AIBU to expect DD to share our main heated living spaces with us if her annex is not warm enough? There is a bit more going on too, she arrives in the house at family meal times, eats, then disappears again, without taking part in any of the meal preparation or tidy up, which annoys me much more than it annoys DH. DD does not yet pay bills as she is still in higher education. However her desire to live in her own space before she has the money to pay for one or the maturity to look after herself makes me feel a bit like I’m running a hotel just for her. DH gave her the blessing to live in the annex once she reached a particular birthday, but I was away on a business trip when she moved out and would have liked to have seen the annex made a bit more teen-friendly and more ground rules put in place before she moved into it. DH said he thought I was being a bit silly and too strict, but the cat is out of the bag now and it is hard to lay out rules now that she has been living out there for over a year!

OP posts:
Happierwithouthim · 09/01/2024 15:00

I have a smart plug on my boiler, I can turn on boiler from Alexa app on my phone when I am on my way home and house is warming up by time I get there, I only work a short distance away.

If she would operate this system for a month and you take readings to see if it's helped reduce your electricity bill and then review?

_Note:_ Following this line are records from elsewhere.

### src/rtl/stereo_pkg.sv
// Shared types and sizing helper for the stereo streaming shell.
package stereo_pkg;

    typedef enum logic {
        RUN   = 1'b0,
        DRAIN = 1'b1
    } state_t;

    typedef struct packed {
        logic valid;
        logic eol;
        logic eof;
        logic mask;
    } tag_t;

    // Index width for a range of n values, never less than one bit.
    function automatic int disp_w(input int n);
        return (n > 1) ? $clog2(n) : 1;
    endfunction

endpackage

### src/rtl/stereo_stream_if.sv
// Pixel-in / disparity-out stream bundle plus the core-facing pins.
// slave is the shell side; master is the producer/consumer/core side.
interface stereo_stream_if
    import stereo_pkg::*;
#(
    parameter int DW   = 8,
    parameter int DISP = 80,
    parameter int OW   = 8
);
    localparam int DISPW = disp_w(DISP);

    logic             enq_l;
    logic [DW-1:0]    din_l;
    logic             full_n_l;
    logic             enq_r;
    logic [DW-1:0]    din_r;
    logic             full_n_r;
    logic             out_deq;
    logic             out_empty_n;
    logic [OW-1:0]    dout;
    logic             dout_eol;
    logic             dout_eof;
    logic             core_en;
    logic [DW-1:0]    core_l;
    logic [DW-1:0]    core_r;
    logic [DISPW-1:0] core_disp;
    logic [15:0]      frame_cnt;

    modport slave (
        input  enq_l, din_l, enq_r, din_r, out_deq, core_disp,
        output full_n_l, full_n_r, out_empty_n, dout, dout_eol, dout_eof,
               core_en, core_l, core_r, frame_cnt
    );

    modport master (
        output enq_l, din_l, enq_r, din_r, out_deq, core_disp,
        input  full_n_l, full_n_r, out_empty_n, dout, dout_eol, dout_eof,
               core_en, core_l, core_r, frame_cnt
    );

endinterface

### src/rtl/stereo_sync_fifo.sv
// Synchronous FIFO, registered occupancy, head visible the cycle after a write.
// Latency 1; enq ignored while full, deq ignored while empty; head reads 0 when empty.
module stereo_sync_fifo #(
    parameter int W     = 8,
    parameter int DEPTH = 4
) (
    input  logic         clk,
    input  logic         rst_n,
    input  logic         clr_i,
    input  logic         enq_i,
    input  logic [W-1:0] din_i,
    output logic         full_n_o,
    input  logic         deq_i,
    output logic [W-1:0] dout_o,
    output logic         empty_n_o
);
    localparam int AW = $clog2(DEPTH);

    logic [W-1:0]  mem_q [DEPTH];
    logic [AW-1:0] wr_ptr_q;
    logic [AW-1:0] rd_ptr_q;
    logic [AW:0]   cnt_q;
    logic          wr_acc;
    logic          rd_acc;

    assign full_n_o  = (cnt_q != (AW+1)'(DEPTH));
    assign empty_n_o = (cnt_q != '0);
    assign wr_acc    = enq_i && full_n_o;
    assign rd_acc    = deq_i && empty_n_o;
    assign dout_o    = empty_n_o ? mem_q[rd_ptr_q] : '0;

    always_ff @(posedge clk or negedge rst_n) begin
        if (!rst_n) begin
            wr_ptr_q <= '0;
            rd_ptr_q <= '0;
            cnt_q    <= '0;
        end else if (clr_i) begin
            wr_ptr_q <= '0;
            rd_ptr_q <= '0;
            cnt_q    <= '0;
        end else begin
            if (wr_acc) wr_ptr_q <= wr_ptr_q + AW'(1);
            if (rd_acc) rd_ptr_q <= rd_ptr_q + AW'(1);
            if (wr_acc && !rd_acc)      cnt_q <= cnt_q + (AW+1)'(1);
            else if (rd_acc && !wr_acc) cnt_q <= cnt_q - (AW+1)'(1);
        end
    end

    always_ff @(posedge clk) begin
        if (wr_acc && !clr_i) mem_q[wr_ptr_q] <= din_i;
    end

endmodule

### src/rtl/stereo_stream_top.sv
// Census/argmin shell: L/R FIFOs feed the core in lockstep, tagged results go to an output FIFO.
// Result lands CORE_LAT enabled cycles after its pair; full output FIFO freezes core and tags.
module stereo_stream_top
    import stereo_pkg::*;
#(
    parameter int DW       = 8,
    parameter int DISP     = 80,
    parameter int OW       = 8,
    parameter int IMG_W    = 320,
    parameter int IMG_H    = 240,
    parameter int CORE_LAT = 4,
    parameter int DEPTH    = 4
) (
    input  logic            clk,
    input  logic            rst_n,
    input  logic            clr,
    stereo_stream_if.slave  bus
);
    localparam int DISPW = disp_w(DISP);
    localparam int CW    = disp_w(IMG_W);
    localparam int RW    = disp_w(IMG_H);
    localparam int DCW   = disp_w(CORE_LAT + 1);

    logic [DW-1:0]   l_head, r_head;
    logic            l_empty_n, r_empty_n;
    logic            o_full_n, o_enq;
    logic [OW+1:0]   o_din, o_head;
    logic [DISPW-1:0] disp_in;
    logic [OW-1:0]   disp_ext;

    state_t          state_q;
    logic [CW-1:0]   col_q;
    logic [RW-1:0]   row_q;
    logic [DCW-1:0]  drain_q;
    logic [15:0]     frame_q;
    tag_t            tag_q [CORE_LAT];

    logic            fire_run, fire_bub, adv;
    logic            col_last, row_last;
    tag_t            tag_in, tag_out;

    stereo_sync_fifo #(.W(DW), .DEPTH(DEPTH)) u_fifo_l (
        .clk(clk), .rst_n(rst_n), .clr_i(clr),
        .enq_i(bus.enq_l), .din_i(bus.din_l), .full_n_o(bus.full_n_l),
        .deq_i(fire_run), .dout_o(l_head), .empty_n_o(l_empty_n)
    );

    stereo_sync_fifo #(.W(DW), .DEPTH(DEPTH)) u_fifo_r (
        .clk(clk), .rst_n(rst_n), .clr_i(clr),
        .enq_i(bus.enq_r), .din_i(bus.din_r), .full_n_o(bus.full_n_r),
        .deq_i(fire_run), .dout_o(r_head), .empty_n_o(r_empty_n)
    );

    stereo_sync_fifo #(.W(OW + 2), .DEPTH(DEPTH)) u_fifo_o (
        .clk(clk), .rst_n(rst_n), .clr_i(clr),
        .enq_i(o_enq), .din_i(o_din), .full_n_o(o_full_n),
        .deq_i(bus.out_deq), .dout_o(o_head), .empty_n_o(bus.out_empty_n)
    );

    assign col_last = (col_q == CW'(IMG_W - 1));
    assign row_last = (row_q == RW'(IMG_H - 1));
    assign tag_out  = tag_q[CORE_LAT-1];
    assign disp_in  = bus.core_disp;
    assign disp_ext = OW'(disp_in);

    always_comb begin
        fire_run = (state_q == RUN) && l_empty_n && r_empty_n && o_full_n && !clr;
        fire_bub = (state_q == DRAIN) && o_full_n && !clr;
        adv      = fire_run || fire_bub;
        tag_in   = '0;
        if (fire_run) begin
            tag_in.valid = 1'b1;
            tag_in.eol   = col_last;
            tag_in.eof   = col_last && row_last;
            tag_in.mask  = (int'(col_q) < DISP - 1);
        end
        o_enq = adv && tag_out.valid;
        o_din = {tag_out.eof, tag_out.eol, tag_out.mask ? '0 : disp_ext};
    end

    assign bus.core_en   = adv;
    assign bus.core_l    = fire_run ? l_head : '0;
    assign bus.core_r    = fire_run ? r_head : '0;
    assign bus.dout      = o_head[OW-1:0];
    assign bus.dout_eol  = o_head[OW];
    assign bus.dout_eof  = o_head[OW+1];
    assign bus.frame_cnt = frame_q;

    always_ff @(posedge clk or negedge rst_n) begin
        if (!rst_n) begin
            state_q <= RUN;
            col_q   <= '0;
            row_q   <= '0;
            drain_q <= '0;
            frame_q <= '0;
            for (int i = 0; i < CORE_LAT; i++) tag_q[i] <= '0;
        end else if (clr) begin
            state_q <= RUN;
            col_q   <= '0;
            row_q   <= '0;
            drain_q <= '0;
            frame_q <= '0;
            for (int i = 0; i < CORE_LAT; i++) tag_q[i] <= '0;
        end else begin
            case (state_q)
                RUN: begin
                    if (fire_run && tag_in.eof) begin
                        state_q <= DRAIN;
                        drain_q <= DCW'(CORE_LAT);
                    end
                end
                DRAIN: begin
                    // Bubbles push the in-flight tail of the frame out of the core.
                    if (fire_bub) begin
                        drain_q <= drain_q - DCW'(1);
                        if (drain_q == DCW'(1)) state_q <= RUN;
                    end
                end
                default: state_q <= RUN;
            endcase

            if (fire_run) begin
                if (col_last) begin
                    col_q <= '0;
                    row_q <= row_last ? '0 : row_q + RW'(1);
                end else begin
                    col_q <= col_q + CW'(1);
                end
            end

            if (adv) begin
                tag_q[0] <= tag_in;
                for (int i = 1; i < CORE_LAT; i++) tag_q[i] <= tag_q[i-1];
            end

            if (o_enq && tag_out.eof) frame_q <= frame_q + 16'd1;
        end
    end

endmodule
### src/flat_wrapper.sv
// flat-port wrapper written by rule: the top's interface ports become plain ports
module stereo_stream_top_flat import stereo_pkg::*;
#(
    parameter int DW       = 8,
    parameter int DISP     = 80,
    parameter int OW       = 8,
    parameter int IMG_W    = 320,
    parameter int IMG_H    = 240,
    parameter int CORE_LAT = 4,
    parameter int DEPTH    = 4
)
  (clk, rst_n, clr, bus_enq_l, bus_din_l, bus_enq_r, bus_din_r, bus_out_deq, bus_core_disp, bus_full_n_l, bus_full_n_r, bus_out_empty_n, bus_dout, bus_dout_eol, bus_dout_eof, bus_core_en, bus_core_l, bus_core_r, bus_frame_cnt);
  stereo_stream_if #(.DW(DW), .DISP(DISP), .OW(OW)) bus_i ();
  input  logic clk;
  input  logic rst_n;
  input  logic clr;
  input wire logic [$bits(bus_i.enq_l)-1:0] bus_enq_l;
  input wire logic [$bits(bus_i.din_l)-1:0] bus_din_l;
  input wire logic [$bits(bus_i.enq_r)-1:0] bus_enq_r;
  input wire logic [$bits(bus_i.din_r)-1:0] bus_din_r;
  input wire logic [$bits(bus_i.out_deq)-1:0] bus_out_deq;
  input wire logic [$bits(bus_i.core_disp)-1:0] bus_core_disp;
  output wire logic [$bits(bus_i.full_n_l)-1:0] bus_full_n_l;
  output wire logic [$bits(bus_i.full_n_r)-1:0] bus_full_n_r;
  output wire logic [$bits(bus_i.out_empty_n)-1:0] bus_out_empty_n;
  output wire logic [$bits(bus_i.dout)-1:0] bus_dout;
  output wire logic [$bits(bus_i.dout_eol)-1:0] bus_dout_eol;
  output wire logic [$bits(bus_i.dout_eof)-1:0] bus_dout_eof;
  output wire logic [$bits(bus_i.core_en)-1:0] bus_core_en;
  output wire logic [$bits(bus_i.core_l)-1:0] bus_core_l;
  output wire logic [$bits(bus_i.core_r)-1:0] bus_core_r;
  output wire logic [$bits(bus_i.frame_cnt)-1:0] bus_frame_cnt;
  assign bus_i.enq_l = bus_enq_l;
  assign bus_i.din_l = bus_din_l;
  assign bus_i.enq_r = bus_enq_r;
  assign bus_i.din_r = bus_din_r;
  assign bus_i.out_deq = bus_out_deq;
  assign bus_i.core_disp = bus_core_disp;
  assign bus_full_n_l = bus_i.full_n_l;
  assign bus_full_n_r = bus_i.full_n_r;
  assign bus_out_empty_n = bus_i.out_empty_n;
  assign bus_dout = bus_i.dout;
  assign bus_dout_eol = bus_i.dout_eol;
  assign bus_dout_eof = bus_i.dout_eof;
  assign bus_core_en = bus_i.core_en;
  assign bus_core_l = bus_i.core_l;
  assign bus_core_r = bus_i.core_r;
  assign bus_frame_cnt = bus_i.frame_cnt;
  stereo_stream_top #(.DW(DW), .DISP(DISP), .OW(OW), .IMG_W(IMG_W), .IMG_H(IMG_H), .CORE_LAT(CORE_LAT), .DEPTH(DEPTH)) u_core (.clk(clk), .rst_n(rst_n), .clr(clr), .bus(bus_i));
endmodule
**src/rtl/uart_cmd_pkg.sv**
```systemverilog
// Shared definitions for the UART command link (accumulator and serializer).
package uart_cmd_pkg;

  localparam logic [7:0] TERM_BYTE_0   = 8'hBE;
  localparam logic [7:0] TERM_BYTE_1   = 8'hEF;
  localparam int         MAX_CMD_BYTES = 128;

  typedef enum logic [2:0] {
    IDLE    = 3'd0,
    PAYLOAD = 3'd1,
    CHK     = 3'd2,
    TERM0   = 3'd3,
    TERM1   = 3'd4
  } ser_state_t;

endpackage

```
**src/rtl/uart_tx_stall_timer.sv**
```systemverilog
// Counts consecutive stalled cycles on the TX handshake; expired fires on the
// TIMEOUT-th stalled cycle so the owner can abort at that clock edge.
module uart_tx_stall_timer #(
  parameter int TIMEOUT = 2000
) (
  input  logic clk,
  input  logic reset,
  input  logic clear,
  input  logic count_en,
  output logic expired
);

  localparam int CW = $clog2(TIMEOUT + 1);

  logic [CW-1:0] count;

  always_ff @(posedge clk) begin
    if (reset || clear) begin
      count <= '0;
    end else if (count_en) begin
      count <= count + CW'(1);
    end else begin
      count <= count;
    end
  end

  assign expired = count_en && (count == CW'(TIMEOUT - 1));

endmodule

```
**src/rtl/uart_command_serializer.sv**
```systemverilog
// Emits a buffered command byte-by-byte over valid/ready, followed by BE EF.
// Define CMD_SER_CHECKSUM_EN to insert an XOR checksum byte before the terminator.
module uart_command_serializer
  import uart_cmd_pkg::*;
#(
  parameter int MAX_BYTES = MAX_CMD_BYTES,
  parameter int TIMEOUT   = 2000
) (
  input  logic                   clk,
  input  logic                   reset,
  input  logic [8*MAX_BYTES-1:0] input_data,
  input  logic [7:0]             input_data_size,
  input  logic                   start,
  input  logic                   tx_ready,
  output logic [7:0]             tx_data,
  output logic                   tx_valid,
  output logic                   busy,
  output logic                   done,
  output logic                   error
);

  localparam int IW = $clog2(MAX_BYTES) + 1;
  localparam logic [8:0] MAX_SIZE = 9'(MAX_BYTES);
`ifdef CMD_SER_CHECKSUM_EN
  localparam ser_state_t AFTER_PAYLOAD = CHK;
`else
  localparam ser_state_t AFTER_PAYLOAD = TERM0;
`endif

  ser_state_t             state, state_next;
  logic [IW-1:0]          idx, idx_next;
  logic [7:0]             size_q, size_next;
  logic [8*MAX_BYTES-1:0] payload_q, payload_next;
  logic [7:0]             tx_data_next;
  logic                   tx_valid_next, busy_next, done_next, error_next;
  logic                   hs, expired;
  logic [7:0]             chk_next;
`ifdef CMD_SER_CHECKSUM_EN
  logic [7:0]             chk_q;
`endif

  assign hs = tx_valid && tx_ready;

  uart_tx_stall_timer #(.TIMEOUT(TIMEOUT)) u_stall_timer (
    .clk      (clk),
    .reset    (reset),
    .clear    (hs || !tx_valid),
    .count_en (tx_valid && !tx_ready),
    .expired  (expired)
  );

  always_comb begin
    state_next   = state;
    idx_next     = idx;
    size_next    = size_q;
    payload_next = payload_q;
    error_next   = error;
    done_next    = 1'b0;
`ifdef CMD_SER_CHECKSUM_EN
    chk_next     = chk_q;
`else
    chk_next     = 8'h00;
`endif
    case (state)
      IDLE: begin
        if (start) begin
          if ({1'b0, input_data_size} > MAX_SIZE) begin
            error_next = 1'b1;
          end else begin
            error_next   = 1'b0;
            payload_next = input_data;
            size_next    = input_data_size;
            idx_next     = '0;
            chk_next     = 8'h00;
            state_next   = (input_data_size == 8'd0) ? AFTER_PAYLOAD : PAYLOAD;
          end
        end else begin
          state_next = IDLE;
        end
      end
      PAYLOAD: begin
        if (hs) begin
          chk_next = chk_next ^ tx_data;
          idx_next = idx + IW'(1);
          if (idx + IW'(1) == IW'(size_q)) begin
            state_next = AFTER_PAYLOAD;
          end else begin
            state_next = PAYLOAD;
          end
        end else begin
          state_next = PAYLOAD;
        end
      end
`ifdef CMD_SER_CHECKSUM_EN
      CHK: begin
        if (hs) begin
          state_next = TERM0;
        end else begin
          state_next = CHK;
        end
      end
`endif
      TERM0: begin
        if (hs) begin
          state_next = TERM1;
        end else begin
          state_next = TERM0;
        end
      end
      TERM1: begin
        if (hs) begin
          state_next = IDLE;
          done_next  = 1'b1;
        end else begin
          state_next = TERM1;
        end
      end
      default: state_next = IDLE;
    endcase

    // A stall timeout overrides whatever the frame was doing.
    if (state != IDLE && expired) begin
      state_next = IDLE;
      error_next = 1'b1;
      done_next  = 1'b0;
    end else begin
      state_next = state_next;
    end

    tx_valid_next = 1'b1;
    case (state_next)
      PAYLOAD: tx_data_next = payload_next[{idx_next, 3'b000} +: 8];
      CHK:     tx_data_next = chk_next;
      TERM0:   tx_data_next = TERM_BYTE_0;
      TERM1:   tx_data_next = TERM_BYTE_1;
      default: begin
        tx_data_next  = 8'h00;
        tx_valid_next = 1'b0;
      end
    endcase
    busy_next = (state_next != IDLE);
  end

  always_ff @(posedge clk) begin
    if (reset) begin
      state     <= IDLE;
      idx       <= '0;
      size_q    <= 8'h00;
      payload_q <= '0;
      tx_data   <= 8'h00;
      tx_valid  <= 1'b0;
      busy      <= 1'b0;
      done      <= 1'b0;
      error     <= 1'b0;
    end else begin
      state     <= state_next;
      idx       <= idx_next;
      size_q    <= size_next;
      payload_q <= payload_next;
      tx_data   <= tx_data_next;
      tx_valid  <= tx_valid_next;
      busy      <= busy_next;
      done      <= done_next;
      error     <= error_next;
    end
  end

`ifdef CMD_SER_CHECKSUM_EN
  always_ff @(posedge clk) begin
    if (reset) begin
      chk_q <= 8'h00;
    end else begin
      chk_q <= chk_next;
    end
  end
`endif

endmodule

```
**config.mk**
```make
export PLATFORM = sky130hd
export DESIGN_NAME = uart_command_serializer
export DESIGN_NICKNAME = d
export VERILOG_FILES = /design/src/rtl/uart_cmd_pkg.sv /design/src/rtl/uart_tx_stall_timer.sv /design/src/rtl/uart_command_serializer.sv
export SDC_FILE = /design/constraint.sdc
export NUM_CORES = 2
export LEC_CHECK = 0
export BUFFER_PORTS_ARGS = -buffer_cell sky130_fd_sc_hd__buf_2
export CAP_MARGIN = 10
export CORE_AREA = 2 2 406 408
export DETAILED_ROUTE_END_ITERATION = 8
export DIE_AREA = 0 0 408 410
export PLACE_DENSITY = 0.61
export SYNTH_ARGS = -nofsm -noshare
export SYNTH_HDL_FRONTEND = slang
export SYNTH_SLANG_ARGS = --single-unit
```
**constraint.sdc**
```tcl
create_clock -name clk -period 2.87 [get_ports clk]
set_input_delay 0 -clock clk [delete_from_list [all_inputs] [get_ports clk]]
set_output_delay 0 -clock clk [all_outputs]
set_load 0.01 [all_outputs]
```
==> impl_metrics.env <==
export IMPL_leakage_nw=31.0
export IMPL_start_util_pct=28.6
export IMPL_max_vdd_ir_drop_mv=0.470
export IMPL_end_kind="flop"
export IMPL_slew_headroom_pct=6.34
export IMPL_avgViaCountPerCell=5.37
export IMPL_hold_viol_final=0
export IMPL_status="complete, but fails checks"
export IMPL_seqPwrFrac_pct=42.1
export IMPL_drive_above_1_share_pct=23.0
export IMPL_cts_num_sinks=1066
export IMPL_cts_tree="built"
export IMPL_nNetsFinal=9835
export IMPL_cts_buffer_depth=3
export IMPL_power_density_mw_per_mm2=501
export IMPL_tightest_slew_ps=1400
export IMPL_synth_ff_type="dfxtp_1"
export IMPL_dieArea_mm2=0.167
export IMPL_fin_skew_ps=37.1
export IMPL_drt_iter0_markers=7619
export IMPL_syn_area_mm2=0.0467
export IMPL_fin_ws_ps=-708
export IMPL_grt_setup_unrepaired="true"
export IMPL_clkLatencyLatePin_ps=770
export IMPL_worst_path_max_fanout=12
export IMPL_path_clk_slew_ps=70
export IMPL_synth_seq_cells=1066
export IMPL_grt_antenna_before_repair=110
export IMPL_drt_wl_total_mm=294
export IMPL_grt_first_pass_wirelength_mm=412
export IMPL_ant_nets=0
export IMPL_portBuffers=1047
export IMPL_min_path_type="input port to flop"
export IMPL_crit_arrival_ps=4230
export IMPL_switching_share_pct=27.1
export IMPL_io_pins=1048
export IMPL_synth_cell_types=77
export IMPL_grt_max_degree=214
export IMPL_setup_viol=8
export IMPL_dp_hpwl_mm=197
export IMPL_fin_crit_ps=3580
export IMPL_tns_ps=-4880
export IMPL_cts_inserted_buffers=117
export IMPL_clockPowerShare_pct=43.1
export IMPL_final_max_slew_viol_count=0
export IMPL_overflow=0
export IMPL_syn_mean_instance_area_um2=7.35
export IMPL_die_height_um=410
export IMPL_die_x_um=408
export IMPL_area_growth_pct=62.1
export IMPL_worstSetupStartpointType="flop"
export IMPL_rows=149
export IMPL_clock_fmax_mhz=280
export IMPL_remaining_drc_errors=0
export IMPL_switchingPower_w=0.0103
export IMPL_hold_ws_ps=48.2
export IMPL_gp_congestion=0.935
export IMPL_synth_nets=7389
export IMPL_synthArstFlopShare_pct=0
export IMPL_dr_pass1_iters=9
export IMPL_routedWlPerCell_um=26.4
export IMPL_violations="setup timing"
export IMPL_required_ps=3520
export IMPL_synth_edf_count=0
export IMPL_first_global_vias=58420
export IMPL_synth_cells=6351
export IMPL_power_frac_comb_pct=14.8
export IMPL_critPathKind="flop to flop"
export IMPL_track_usage_pct=33.8
export IMPL_cts_htree_levels=3
export IMPL_cap_violations=0
export IMPL_timing_final_crit_share_pct=125
export IMPL_yosysSeqAreaShare_pct=45.7
export IMPL_vias=59846
export IMPL_p_int_w=0.0276
export IMPL_yosysWarnings=0
export IMPL_cts_root_buf="clkbuf_16"
export IMPL_core_mm2=0.163
## stage by stage
stage / worst slack [ps] / utilization (%) / cell area [um2] / power, W / std cells
finish: -708 / 46.3 / 75700 / 0.0379 / 11151
detailed placement: -1180 / 35.3 / 57700 / 0.0200 / 9641
global route: -728 / 46.3 / 75600 / 0.0390 / 11121
global placement: -1240 / 35.3 / 57700 / 0.0200 / 9640
floorplan: -51.7 / - / 46800 / 0.0179 / 6351
CTS: -732 / 45.7 / 74700 / 0.0375 / 11064
## state kept, by name, summed over array words and instances, names as in the netlist
name,count
idx,8
error,1
done,1
busy,1
tx_data,8
payload_q,1024
tx_valid,1
u_stall_timer.count,11
size_q,8
state,3
## repair_timing
item / CTS / global route
endpoints found under the hold margin: 1065 / 0
pin swaps: 38 / 43
hold buffers: 1193 / 0
cloned: 4 / 6
setup endpoints to repair: 381 / 298
buffers inserted: 14 / 16
gates resized for setup: 154 / 139
## kinds of logic (layout without fill, tap and decap cells)
group                      after synthesis  after routing  share of synthesized area (%)
and+or+nand+nor                       2824           2824                           23.7
AOI/OAI and AO/OA                     1652           1652                           19.5
DFF                                   1066           1066                           45.7
buffers and inverters                  529           3072                           5.05
muxes                                  256            256                           5.58
xor gates and xnor gates                22             22                          0.413
adders and majority gates                2              2                         0.0536
other                                    0             68                              0
## layer usage
metal	track usage (%)	vias to the layer above	part of all wire, %
li1	-	26415	-
met1	42.8	28159	41
met2	50.6	3960	43
met3	10.2	1252	9.4
met4	19.5	60	6.8
met5	0.977	-	0.12
## synth_stat cells (6+ instances only)
library cell / count / area (um2)
a2111oi_0: 10 / 87.6
a21oi_1: 1176 / 5890
a221oi_1: 6 / 52.6
a22oi_1: 6 / 45.0
a311oi_1: 10 / 87.6
a31oi_1: 113 / 707
and2_1: 7 / 43.8
and3_1: 17 / 106
buf_1: 24 / 90.1
buf_2: 162 / 811
buf_4: 25 / 188
buf_6: 10 / 113
clkbuf_1: 305 / 1140
dfxtp_1: 1066 / 21300
mux2i_1: 248 / 2480
nand2_1: 2552 / 9580
nand2b_1: 6 / 37.5
nand3_1: 54 / 270
nand4_1: 13 / 81.3
nor2_1: 60 / 225
nor3_1: 39 / 195
nor4_1: 35 / 219
o211ai_1: 24 / 180
o21ai_0: 108 / 541
o221ai_1: 12 / 105
o22ai_1: 88 / 551
o311ai_0: 10 / 87.6
o31ai_1: 9 / 67.6
or3_1: 12 / 75.1
or4_1: 11 / 82.6
xnor2_1: 13 / 114
xor2_1: 9 / 78.8
## worst paths after layout
kind                                     to  cells past startpoint                       from  slack (ps)
setup / recovery    tx_data[6]$_SDFFE_PP0P_                     15        state[2]$_SDFF_PP0_        -710
hold / removal    payload_q[911]$_SDFF_PP0_                      4            input_data[911]          50
setup reg to reg    tx_data[6]$_SDFFE_PP0P_                     15        state[2]$_SDFF_PP0_        -710
hold reg to reg   payload_q[800]$_SDFF_PP0_                      2  payload_q[800]$_SDFF_PP0_         450
## cells in the final DEF, fill, tap and decap left out, types with 18 or more instances in the layout
cell type,instances
buf_12,71
buf_6,37
dlygate4sd3_1,1193
nor2_1,53
a31oi_1,109
nand3_1,43
o21ai_0,89
buf_2,1046
buf_4,477
clkbuf_1,19
clkbuf_8,30
mux2i_1,222
nand2_1,2530
o22ai_1,79
o211ai_1,24
diode_2,68
nor3_1,29
a21oi_1,1173
clkbuf_16,126
o21ai_1,18
dfxtp_1,1063
## critical path, stage by stage, from the launching register on
cell and delay (ps):
dfxtp_2 340, buf_6 120, nand2b_4 130, or3_4 390, o21a_1 240, nor2_4 110
buf_12 150, buf_4 220, buf_4 230, mux2i_1 340, o22ai_1 220, o21ai_0 250
buf_4 150, o311ai_0 150, buf_4 190, a32o_1 240
## final cells by class
type | count | area [um2]
Clock inverter | 47 | 621
Fill cell | 15388 | 87800
Multi-Input combinational cell | 4756 | 24100
Timing Repair Buffer | 2853 | 23300
Inverter | 3 | 11.3
Antenna cell | 68 | 170
Clock buffer | 169 | 3490
Sequential cell | 1066 | 21300
Tap cell | 2189 | 2740
## power groups by stage
stage / combinational [W] / clock [W] / sequential, W
6_report: 0.00562 / 0.0163 / 0.0160
5_1_grt: 0.00596 / 0.0171 / 0.0160
4_1_cts: 0.00519 / 0.0164 / 0.0159
3_5_place_dp: 0.00379 / 0 / 0.0162
3_3_place_gp: 0.00375 / 0 / 0.0162
2_1_floorplan: 0.00184 / 0 / 0.0161
Power figures use the tool's default switching activity.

BreatheAndFocus · 09/01/2024 15:29

I’d give her a few choices:

  1. she moves back into the main house
  2. she stays in the annex, pays the heating bills and can then control the heating
  3. she stays in the annex, sticks to the timed heating periods - and if she over-uses the heating then she pays the extra.

I don’t know what these amazing opportunities are but they don’t excuse her from being mature, thoughtful, sensible and considerate.

Aquamarine1029 · 09/01/2024 15:40

Your daughter needs a healthy dose of reality, and she needs to find out sharpish that you are not her skivvy. Not having her do any household chores is not doing her any favours.

iPreferBooks · 09/01/2024 15:53

Does she have, or can you get her a heated throw blanket? (its portable so its easier to move around the house as well). I believe it's cheaper to run than the heating.

Also, absolute life saver in this weather! - I don't have Reynolds but hypothyroidism so do understand the 'feeling cold' part a bit.

Chewbecca · 09/01/2024 15:58

Is she likely to be off to Uni this autumn?
Can you afford the extra bills?
If so, I would be tempted to keep the peace and leave it.
I would tell her how much extra it is costing though.

Blueberry911 · 09/01/2024 16:23

"My DD decided" - are you not her parent?